Are draft experts reports privileged?

Are draft expert reports privileged? An update from Australia

 

In brief

  • Recent decisions have confirmed that section 119(b) of the Evidence Act 1995 (NSW) extends privilege to confidential "documents" whether or not those documents are "communications" under section 119(a), provided that they satisfy the requirements of section 119(b) including the dominant purpose test.
  • In New Cap Reinsurance Corporation Ltd (In liq) v Renaissance Reinsurance Ltd, Justice White held that: 
    • it is not sufficient under section 119 of the Evidence Act to show that the document was brought into existence for the dominant purpose of use in legal proceedings; and
    • draft expert reports will usually have dual purposes namely to set out the witness's evidence and also to be submitted to the lawyers to be settled. It is a question of fact as to which purpose is dominant.
  • Justice White has highlighted an important issue as to what is the dominant purpose of unserved draft and final expert reports. As a consequence, the privileged status of unserved expert reports remains an open question.

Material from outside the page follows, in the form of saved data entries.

==> src/rtl/serial_mem_responder.sv <==
`default_nettype none
// ============================================================================
// Module      : serial_mem_responder
// Description : Decodes a 32-bit serial packet stream into word-wide memory
//               reads/writes, returning read data on the serial output.
// Revision    : 1.0 - initial release
// ============================================================================
module serial_mem_responder #(
    parameter int ADDR_BITS = 64
) (
    input  logic                 clock,
    input  logic                 reset,
    input  logic                 serial_in_valid,
    output logic                 serial_in_ready,
    input  logic [31:0]          serial_in_bits,
    output logic                 serial_out_valid,
    input  logic                 serial_out_ready,
    output logic [31:0]          serial_out_bits,
    output logic                 mem_req_valid,
    input  logic                 mem_req_ready,
    output logic                 mem_req_write,
    output logic [ADDR_BITS-1:0] mem_req_addr,
    output logic [31:0]          mem_req_data,
    input  logic                 mem_resp_valid,
    output logic                 mem_resp_ready,
    input  logic [31:0]          mem_resp_data,
    output logic                 busy,
    output logic                 bad_cmd
);

    localparam logic [3:0] S_CMD     = 4'd0;
    localparam logic [3:0] S_ADDR_LO = 4'd1;
    localparam logic [3:0] S_ADDR_HI = 4'd2;
    localparam logic [3:0] S_LEN_LO  = 4'd3;
    localparam logic [3:0] S_LEN_HI  = 4'd4;
    localparam logic [3:0] S_WDATA   = 4'd5;
    localparam logic [3:0] S_WREQ    = 4'd6;
    localparam logic [3:0] S_WRESP   = 4'd7;
    localparam logic [3:0] S_RREQ    = 4'd8;
    localparam logic [3:0] S_RRESP   = 4'd9;
    localparam logic [3:0] S_RSEND   = 4'd10;

    localparam logic [ADDR_BITS-1:0] ADDR_STEP = ADDR_BITS'(4);

    logic [3:0]           state_q, state_d;
    logic [31:0]          cmd_q, cmd_d;
    logic [ADDR_BITS-1:0] addr_q, addr_d;
    logic [63:0]          cnt_q, cnt_d;
    logic [31:0]          wdata_q, wdata_d;
    logic [31:0]          rdata_q, rdata_d;
    logic                 bad_q, bad_d;
    logic                 in_ready_q, out_valid_q, req_valid_q, req_write_q;
    logic                 resp_ready_q, busy_q;

    logic                 w_in_fire, w_req_fire, w_resp_fire, w_out_fire;
    logic [ADDR_BITS-1:0] w_addr_lo_set, w_addr_hi_set;

    assign w_in_fire   = serial_in_valid & in_ready_q;
    assign w_req_fire  = req_valid_q & mem_req_ready;
    assign w_resp_fire = resp_ready_q & mem_resp_valid;
    assign w_out_fire  = out_valid_q & serial_out_ready;

    // Header address bits above ADDR_BITS are dropped when the address is narrow.
    generate
        if (ADDR_BITS > 32) begin : g_addr_wide
            assign w_addr_lo_set = {addr_q[ADDR_BITS-1:32], serial_in_bits};
            assign w_addr_hi_set = {serial_in_bits[ADDR_BITS-33:0], addr_q[31:0]};
        end else begin : g_addr_narrow
            assign w_addr_lo_set = serial_in_bits;
            assign w_addr_hi_set = addr_q;
        end
    endgenerate

    always_comb begin
        state_d = state_q;
        cmd_d   = cmd_q;
        addr_d  = addr_q;
        cnt_d   = cnt_q;
        wdata_d = wdata_q;
        rdata_d = rdata_q;
        bad_d   = bad_q;
        case (state_q)
            S_CMD: if (w_in_fire) begin
                cmd_d   = serial_in_bits;
                state_d = S_ADDR_LO;
            end
            S_ADDR_LO: if (w_in_fire) begin
                addr_d  = w_addr_lo_set;
                state_d = S_ADDR_HI;
            end
            S_ADDR_HI: if (w_in_fire) begin
                addr_d  = w_addr_hi_set;
                state_d = S_LEN_LO;
            end
            S_LEN_LO: if (w_in_fire) begin
                cnt_d   = {cnt_q[63:32], serial_in_bits};
                state_d = S_LEN_HI;
            end
            S_LEN_HI: if (w_in_fire) begin
                cnt_d = {serial_in_bits, cnt_q[31:0]};
                if (|cmd_q[31:1]) begin
                    bad_d   = 1'b1;
                    state_d = S_CMD;
                end else begin
                    state_d = cmd_q[0] ? S_WDATA : S_RREQ;
                end
            end
            S_WDATA: if (w_in_fire) begin
                wdata_d = serial_in_bits;
                state_d = S_WREQ;
            end
            S_WREQ:  if (w_req_fire) state_d = S_WRESP;
            S_RREQ:  if (w_req_fire) state_d = S_RRESP;
            S_RRESP: if (w_resp_fire) begin
                rdata_d = mem_resp_data;
                state_d = S_RSEND;
            end
            S_WRESP, S_RSEND: begin
                // A word finishes on the write response or the read-data handoff.
                if ((state_q == S_WRESP) ? w_resp_fire : w_out_fire) begin
                    if (cnt_q == 64'd0) begin
                        state_d = S_CMD;
                    end else begin
                        cnt_d   = cnt_q - 64'd1;
                        addr_d  = addr_q + ADDR_STEP;
                        state_d = (state_q == S_WRESP) ? S_WDATA : S_RREQ;
                    end
                end
            end
            default: state_d = S_CMD;
        endcase
    end

    // Handshake outputs are registered copies of the next-state decode.
    always_ff @(posedge clock) begin
        if (reset) begin
            state_q      <= S_CMD;
            cmd_q        <= '0;
            addr_q       <= '0;
            cnt_q        <= '0;
            wdata_q      <= '0;
            rdata_q      <= '0;
            bad_q        <= 1'b0;
            in_ready_q   <= 1'b0;
            out_valid_q  <= 1'b0;
            req_valid_q  <= 1'b0;
            req_write_q  <= 1'b0;
            resp_ready_q <= 1'b0;
            busy_q       <= 1'b0;
        end else begin
            state_q      <= state_d;
            cmd_q        <= cmd_d;
            addr_q       <= addr_d;
            cnt_q        <= cnt_d;
            wdata_q      <= wdata_d;
            rdata_q      <= rdata_d;
            bad_q        <= bad_d;
            in_ready_q   <= (state_d <= S_WDATA);
            out_valid_q  <= (state_d == S_RSEND);
            req_valid_q  <= (state_d == S_WREQ) || (state_d == S_RREQ);
            req_write_q  <= (state_d == S_WREQ);
            resp_ready_q <= (state_d == S_WRESP) || (state_d == S_RRESP);
            busy_q       <= (state_d != S_CMD);
        end
    end

    assign serial_in_ready  = in_ready_q;
    assign serial_out_valid = out_valid_q;
    assign serial_out_bits  = rdata_q;
    assign mem_req_valid    = req_valid_q;
    assign mem_req_write    = req_write_q;
    assign mem_req_addr     = addr_q;
    assign mem_req_data     = wdata_q;
    assign mem_resp_ready   = resp_ready_q;
    assign busy             = busy_q;
    assign bad_cmd          = bad_q;

endmodule
`default_nettype wire
==> config.mk <==
export PLATFORM = sky130hd
export DESIGN_NAME = serial_mem_responder
export DESIGN_NICKNAME = d
export VERILOG_FILES = /design/src/rtl/serial_mem_responder.sv
export SDC_FILE = /design/constraint.sdc
export NUM_CORES = 1
export LEC_CHECK = 0
export ABC_AREA = 1
export CAP_MARGIN = 15
export CORE_UTILIZATION = 61
export CTS_BUF_LIST = sky130_fd_sc_hd__clkbuf_8
export DETAILED_ROUTE_END_ITERATION = 8
export PLACE_DENSITY = 0.86
export SETUP_SLACK_MARGIN = 0.3
export SYNTH_ARGS = -nofsm -noshare
export SYNTH_HDL_FRONTEND = slang
export SYNTH_SLANG_ARGS = --single-unit
==> constraint.sdc <==
create_clock -name clock -period 3.6 [get_ports clock]
set_input_delay 0.54 -clock clock [delete_from_list [all_inputs] [get_ports clock]]
set_output_delay 0.54 -clock clock [all_outputs]
set_load 0.005 [all_outputs]
==> summary.txt <==
Status
  – Outcome: completed

Worst setup path
  – Critical Path Fanout Max: 60
  – Arrival time reported for the critical path endpoint: 3.30 ns
  – Critical Path Sink Type: flip-flop
  – List of cells traversed by the critical path: inv_1 > nand2_1 > o21ai_4 > buf_4 > inv_2 > buf_4 > nand2_1 > nand3_2 > buf_12 > nor2_1 > a211oi_1
  – Kind of critical path: flip-flop to flip-flop
  – Data required time of the critical path: 4.08 ns
  – Library cell contributing the largest single delay on the critical path: sky130_fd_sc_hd__buf_4
  – CP top delay family: buffers and inverters
  – Worst path max stage delay: 0.57 ns
  – Worst path bufs/invs: 5
  – Worst setup SP type: flip-flop

Pwr
  – Part of the power in the clock network: 41.1%
  – Maximum vdd ir drop: 0.0002953 V
  – Net Sw Power: 1.858 mW
  – Total internal power: 4.341 mW
  – Pwr per Cell Area: 363.9 nW/um^2
  – Part of the total power dissipated in combinational logic: 14.7%
  – Leakage component of the power: 7.446 nW
  – Sw Ratio: 29.98%
  – Share of total power in sequential cells: 44.2%

Detailed routing
  – First-pass DRT Iterations: 8
  – Via count: 16.95k
  – Number of vias per cell: 6.068
  – Final wirelength: 56550 um
  – Violation count after the first detailed-routing iteration: 2275
  – WL per Instance: 20.24 um
  – DRC: 0
  – Number of nets still failing antenna checks after routing: 0

Logic synthesis
  – Number of synthesized register bits: 235
  – Number of instances in the synthesized netlist: 2309
  – Yosys top cell by area: sky130_fd_sc_hd__dfxtp_1
  – Synth Net Count: 2382
  – Synthesis warning total: 0
  – Dominant combinational cell family by area after synthesis: simple AND/OR/NAND/NOR gates
  – Fraction of synthesized area in multiplexers: 0%
  – Number of library cell types mapped by synthesis: 39
  – Area share of the largest cell type after synthesis: 33.58%
  – Arithmetic-cell share of the synthesized area counting full adders, half adders and majority gates: 0.2680%
  – Sequential cell area fraction in the yosys report: 33.58%
  – Post-Syn Area: 14010 sq um
  – Xor/xnor cell area share of the yosys netlist: 2.501%
  – Area fraction in compound gates after synthesis: 16.71%
  – Largest cells by area after synthesis: sky130_fd_sc_hd__dfxtp_1 (34%), sky130_fd_sc_hd__nand2_1 (16%), sky130_fd_sc_hd__nor2_1 (10%), sky130_fd_sc_hd__a21oi_1 (8.4%), sky130_fd_sc_hd__inv_1 (6.6%)
  – Area share of and/or/nand/nor cells after synthesis: 37.09%
  – Mean cell area of the mapped netlist: 6.067 sq um

Timing
  – Minimum hold slack: 0.4454 ns
  – Final total negative setup slack: 0 ns
  – Tcrit/Tclk final: 78.46%
  – Slew of the pin with the lowest slew margin: 0.8645 ns
  – Max Transition Viols Final: 0
  – Skew final: 0.02684 ns
  – Count of final setup violators: 0
  – Crit path time final: 2.825 ns
  – Final hold violation count: 0
  – Maximum frequency from static timing analysis: 354.0 MHz
  – Unrepaired setup endpoints after global routing: false
  – Max-slew headroom at the worst pin: 42.19%

GRT
  – Number of global-route vias before repair: 15.80k
  – Overall routing resource usage: 46.68%
  – Wire length of the first global-routing pass: 85490 um
  – Initial antenna violation count: 1
  – Aggregate global routing overflow: 0
  – Maximum number of pins on one net before global-route repair: 65

Layout
  – Total number of nets in the final design: 2554
  – Final antenna diode count: 0
  – Final core utilization: 75.47%
  – Proportion of layout cells with a drive suffix above 1: 4.703%
  – Area of all placed cells without fillers: 17030 sq um
  – Area growth, synth to finish: 21.60%
  – Most common library cell in the layout ignoring fill and taps: sky130_fd_sc_hd__nand2_1
  – Non-Filler Instances: 2794
  – Most frequent cells in the layout: sky130_fd_sc_hd__nand2_1 (591), sky130_fd_sc_hd__nor2_1 (373), sky130_fd_sc_hd__inv_1 (259), sky130_fd_sc_hd__a21oi_1 (236), sky130_fd_sc_hd__dfxtp_1 (235)
  – Fillcell total: 1854

Placement
  – Placed wire-length estimate: 40560 um
  – Count of buffers inserted at the top-level ports: 204
  – Total placed instance area: 16200 sq um
  – Placer Congestion: 1.121
  – Placed instance count: 2722

Clocking
  – Number of buffers inserted by hold repair at cts: 0
  – TritonCTS clock tree: built
  – Clock input transition at the sequential cells of the worst setup and hold paths: 0.07 ns
  – Setup bufs post-CTS: 0
  – Buffer type at the clock tree root: sky130_fd_sc_hd__clkbuf_8
  – Later-pin clock latency in the skew report: 0.59 ns
  – H-tree depth reported by CTS: 2
  – Number of clock buffers inserted by TritonCTS: 42
  – PostCTS Resize Cnt: 0
  – CTS sink cnt: 235
  – Largest buffer count on any clock path: 3

Floorplan
  – I/O pin count: 205
  – Die extent in y: 153.5 um
  – Width of the die: 153.5 um
  – Core Rows: 55
  – Initial core utilization: 62.06%
  – Die Outline Area: 23570 sq um
  – Area inside the core boundary: 22570 sq um

Worst hold path
  – Path class of the lowest-slack min-delay path: flip-flop to flip-flop

Run
  – Max-Cap Viols: 0
-- path summary, 6_finish.rpt --
check	start	end	slack [ns]	cells past startpoint
worst max-delay path	state_q[0]$_SDFF_PP0_	mem_req_addr[25]$_SDFFE_PP0P_	0.78	11
worst min-delay path	cmd_q[16]$_SDFFE_PP0P_	cmd_q[16]$_SDFFE_PP0P_	0.45	2
worst min register to register	cmd_q[16]$_SDFFE_PP0P_	cmd_q[16]$_SDFFE_PP0P_	0.45	2
worst max register to register	state_q[0]$_SDFF_PP0_	mem_req_addr[25]$_SDFFE_PP0P_	0.78	11
-- worst reg2reg max path: stages (launching register included) --
cell and delay (ns):
sky130_fd_sc_hd__dfxtp_1 0.49, sky130_fd_sc_hd__inv_1 0.07, sky130_fd_sc_hd__nand2_1 0.17, sky130_fd_sc_hd__o21ai_4 0.12
sky130_fd_sc_hd__buf_4 0.28, sky130_fd_sc_hd__inv_2 0.14, sky130_fd_sc_hd__buf_4 0.57, sky130_fd_sc_hd__nand2_1 0.14
sky130_fd_sc_hd__nand3_2 0.13, sky130_fd_sc_hd__buf_12 0.25, sky130_fd_sc_hd__nor2_1 0.14, sky130_fd_sc_hd__a211oi_1 0.23
-- cell families after synthesis --
family                     count (synthesis)
AOI/OAI and AO/OA                        425
xor gates and xnor gates                  40
adders and majority gates                  3
buffers and inverters                    353
DFF                                      235
and+or+nand+nor                         1253
-- layout make-up --
type	instances	area, sq um	share of cell area, %
multi-input cells	1721	7940	46.61
well taps	285	356.6	2.093
flip-flops and latches	235	4705	27.62
inverters	252	949.7	5.575
clock inverters	21	128.9	0.7566
repair buffers	229	2252	13.22
clock buffers	51	701.9	4.121
-- Yosys cell counts, drive strengths merged --
| master | instances |
|---|---|
| and2 | 1 |
| or2 | 8 |
| xor2 | 40 |
| nor3 | 55 |
| o21ai | 112 |
| o21bai | 4 |
| buf | 38 |
| nand4 | 43 |
| and3 | 1 |
| clkbuf | 63 |
| o22ai | 13 |
| nand3b | 2 |
| a21oi | 236 |
| o2111ai | 11 |
| a21o | 1 |
| a211oi | 22 |
| ha | 3 |
| o21a | 22 |
| o32ai | 2 |
| nor2 | 382 |
| nand2 | 592 |
| dfxtp | 235 |
| inv | 252 |
| nor4 | 1 |
| nand3 | 168 |
| a32o | 2 |
-- state kept, by name, summed over array words and instances (netlist names) --
register	cells
cnt_q	64
mem_req_addr	64
cmd_q	32
mem_req_data	32
serial_out_bits	32
state_q	4
bad_cmd	1
busy	1
mem_req_valid	1
mem_req_write	1
mem_resp_ready	1
serial_in_ready	1
serial_out_valid	1
-- layer usage --
layer  vias up  wire length [um]  global-route usage (%)
met4         0              4866                   35.33
met3       317              7184                   10.15
met5         -                 0                       0
met1      7613             20440                   57.19
li1       7822                 -                       -
met2      1201             24050                   71.99
-- power by group through the flow --
stage / Combinational (mW) / Clock, mW / Sequential (mW)
3_3_place_gp: 0.853 / 0 / 2.79
5_1_grt: 0.971 / 2.66 / 2.74
3_5_place_dp: 0.872 / 0 / 2.79
2_1_floorplan: 0.497 / 0 / 2.77
6_report: 0.914 / 2.55 / 2.74
4_1_cts: 0.879 / 2.53 / 2.73
-- per-stage QoR --
step | setup slack [ns] | power, mW
finish | 0.7753 | 6.199
global route | 0.6530 | 6.370
CTS | 0.8297 | 6.143
detailed placement | 0.8325 | 3.660
global placement | 0.8330 | 3.639
floorplan | 1.727 | 3.264
No activity file was read; power rests on OpenSTA's default activity.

This paper considers recent judicial comments on the application of section 119 of the Evidence Act 1995 (NSW) to draft expert reports. The paper discusses whether draft expert reports may be privileged even if they are not "communications" and we explore the application of the dominant purpose test to draft expert reports.

An earlier update (May 2006) from the authors (see http://www.rics.org/RICSWEB/getpage.aspx?p=TCLrodaU9kSOCaDHHyyh6g) considered whether draft expert reports are privileged and reviewed the recent case law. In particular, we looked at the decision of Justice Barrett of the New South Wales Supreme Court in Ryder v Frohlich [2005] NSWSC 1342 where his Honour found that certain draft expert reports were not privileged as they were not "communications".

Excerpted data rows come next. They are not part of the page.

`src/rtl/imem_loader_pkg.sv`:
```
// Shared definitions for the instruction-memory loader: default widths,
// read latency and the control-FSM state encoding.
package imem_loader_pkg;

  localparam int IMEM_ADDR_W   = 8;
  localparam int IMEM_DATA_W   = 32;
  localparam int IMEM_READ_LAT = 2;

  typedef enum logic [1:0] {
    ST_IDLE   = 2'd0,
    ST_LOAD   = 2'd1,
    ST_VERIFY = 2'd2,
    ST_DONE   = 2'd3
  } imem_state_e;

endpackage

```
`src/rtl/imem_read_tracker.sv`:
```
// Follows outstanding instruction-memory reads through a READ_LAT-deep valid
// shift register and folds each returned word into the read checksum.
module imem_read_tracker
  import imem_loader_pkg::*;
#(
  parameter int DATA_W   = IMEM_DATA_W,
  parameter int READ_LAT = IMEM_READ_LAT
) (
  input  logic              clk,
  input  logic              rst,
  input  logic              clear,
  input  logic              rd_issue,
  input  logic [DATA_W-1:0] mem_q,
  output logic [DATA_W-1:0] rd_csum,
  output logic              idle
);

  // Bit i set: a read address was on the bus i+1 cycles ago.
  logic [READ_LAT-1:0] vld_sr;

  // Advance the valid pipeline; the oldest stage marks mem_q as valid now.
  always_ff @(posedge clk or negedge rst) begin
    if (!rst) begin
      vld_sr  <= '0;
      rd_csum <= '0;
    end else if (clear) begin
      vld_sr  <= '0;
      rd_csum <= '0;
    end else begin
      vld_sr[0] <= rd_issue;
      for (int i = 1; i < READ_LAT; i++) vld_sr[i] <= vld_sr[i-1];
      if (vld_sr[READ_LAT-1]) rd_csum <= rd_csum ^ mem_q;
    end
  end

  assign idle = ~|vld_sr;

endmodule

```
`src/rtl/imem_loader.sv`:
```
// Streams words from a valid/ready source into instruction memory, then reads
// the memory back and compares XOR checksums of written and returned data.
//
// Handshake: a word transfers on a rising edge where in_valid and in_ready are
// both high; in_ready depends only on state, never on in_valid, and the source
// holds in_data stable while in_valid is high and in_ready is low.
module imem_loader
  import imem_loader_pkg::*;
#(
  parameter int ADDR_W   = IMEM_ADDR_W,
  parameter int DATA_W   = IMEM_DATA_W,
  parameter int READ_LAT = IMEM_READ_LAT
) (
  input  logic              clk,
  input  logic              rst,
  input  logic              start,
  input  logic [ADDR_W-1:0] word_count,
  input  logic              in_valid,
  input  logic [DATA_W-1:0] in_data,
  output logic              in_ready,
  output logic [ADDR_W-1:0] mem_address,
  output logic [DATA_W-1:0] mem_data,
  output logic              mem_wren,
  input  logic [DATA_W-1:0] mem_q,
  output logic              busy,
  output logic              done,
  output logic              error,
  output imem_state_e       state_dbg
);

  imem_state_e       state, state_nxt;
  logic [ADDR_W-1:0] count;
  logic [ADDR_W-1:0] idx;        // write index in LOAD, read index in VERIFY
  logic [DATA_W-1:0] wr_csum;
  logic [DATA_W-1:0] rd_csum;
  logic              rd_present; // mem_address currently carries a read
  logic              all_issued;
  logic              trk_idle;
  logic              accept;
  logic              wr_hs;
  logic              last_idx;
  logic              verify_end;

  assign accept     = start && (state == ST_IDLE);
  assign wr_hs      = in_valid && (state == ST_LOAD);
  assign last_idx   = (idx == count - 1'b1);
  assign verify_end = (state == ST_VERIFY) && all_issued && !rd_present && trk_idle;
  assign state_dbg  = state;

  // State register.
  always_ff @(posedge clk or negedge rst) begin
    if (!rst) state <= ST_IDLE;
    else      state <= state_nxt;
  end

  // Next-state and state-decoded outputs.
  always_comb begin
    state_nxt = state;
    in_ready  = 1'b0;
    busy      = 1'b1;
    done      = 1'b0;
    case (state)
      ST_IDLE: begin
        busy = 1'b0;
        if (start) state_nxt = (word_count == '0) ? ST_DONE : ST_LOAD;
      end
      ST_LOAD: begin
        in_ready = 1'b1;
        if (in_valid && last_idx) state_nxt = ST_VERIFY;
      end
      ST_VERIFY: begin
        if (verify_end) state_nxt = ST_DONE;
      end
      ST_DONE: begin
        done      = 1'b1;
        state_nxt = ST_IDLE;
      end
      default: state_nxt = ST_IDLE;
    endcase
  end

  // Datapath: latch the job, register memory writes/reads, keep checksums.
  always_ff @(posedge clk or negedge rst) begin
    if (!rst) begin
      count       <= '0;
      idx         <= '0;
      wr_csum     <= '0;
      error       <= 1'b0;
      all_issued  <= 1'b0;
      rd_present  <= 1'b0;
      mem_address <= '0;
      mem_data    <= '0;
      mem_wren    <= 1'b0;
    end else begin
      mem_wren   <= 1'b0;
      rd_present <= 1'b0;
      if (accept) begin
        count      <= word_count;
        idx        <= '0;
        wr_csum    <= '0;
        error      <= 1'b0;
        all_issued <= 1'b0;
      end
      if (wr_hs) begin
        mem_address <= idx;
        mem_data    <= in_data;
        mem_wren    <= 1'b1;
        wr_csum     <= wr_csum ^ in_data;
        // The index restarts at zero so VERIFY can reuse it for reads.
        idx         <= last_idx ? '0 : idx + 1'b1;
      end
      if ((state == ST_VERIFY) && !all_issued) begin
        mem_address <= idx;
        rd_present  <= 1'b1;
        idx         <= idx + 1'b1;
        if (last_idx) all_issued <= 1'b1;
      end
      if (verify_end) error <= (wr_csum != rd_csum);
    end
  end

  imem_read_tracker #(
    .DATA_W   (DATA_W),
    .READ_LAT (READ_LAT)
  ) u_read_tracker (
    .clk      (clk),
    .rst      (rst),
    .clear    (accept),
    .rd_issue (rd_present),
    .mem_q    (mem_q),
    .rd_csum  (rd_csum),
    .idle     (trk_idle)
  );

endmodule
```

In this update we consider:

  • three recent first instance decisions in New South Wales where it has been held that section 119(b) of the Evidence Act 1995 (NSW) extends privilege to certain confidential "documents" whether or not those documents are "communications" under section 119(a), provided that they satisfy the requirements of section 119(b) including the dominant purpose test; and
  • recent judicial comments on the dominant purpose test and how it applies to experts' reports and working papers. In particular we look at Justice White's comments in New Cap Reinsurance Corporation Ltd (In Liq) v Renaissance Reinsurance Ltd [2007] NSWSC 258 ("New Cap") to the effect that an expert's report, particularly their final report, will usually be prepared for the dominant purpose of putting that witness's evidence before the Court and not for the dominant purpose of providing legal services in relation to proceedings. If so, it would not be privileged under section 119(b).

 

Draft expert reports and working papers may be privileged even if they are not "communications"

Justice Barrett held in Ryder v Frohlich that privilege can only attach to documents which embody communications between the expert and the litigant or the litigant's lawyer. He said that a draft report prepared by the expert is not, of its nature, such a communication (para 12).

In coming to this conclusion, Justice Barrett found that the test for client legal privilege under the Evidence Act 1995 (NSW) applied to the application before him although he did not refer specifically to section 119(b) of that Act.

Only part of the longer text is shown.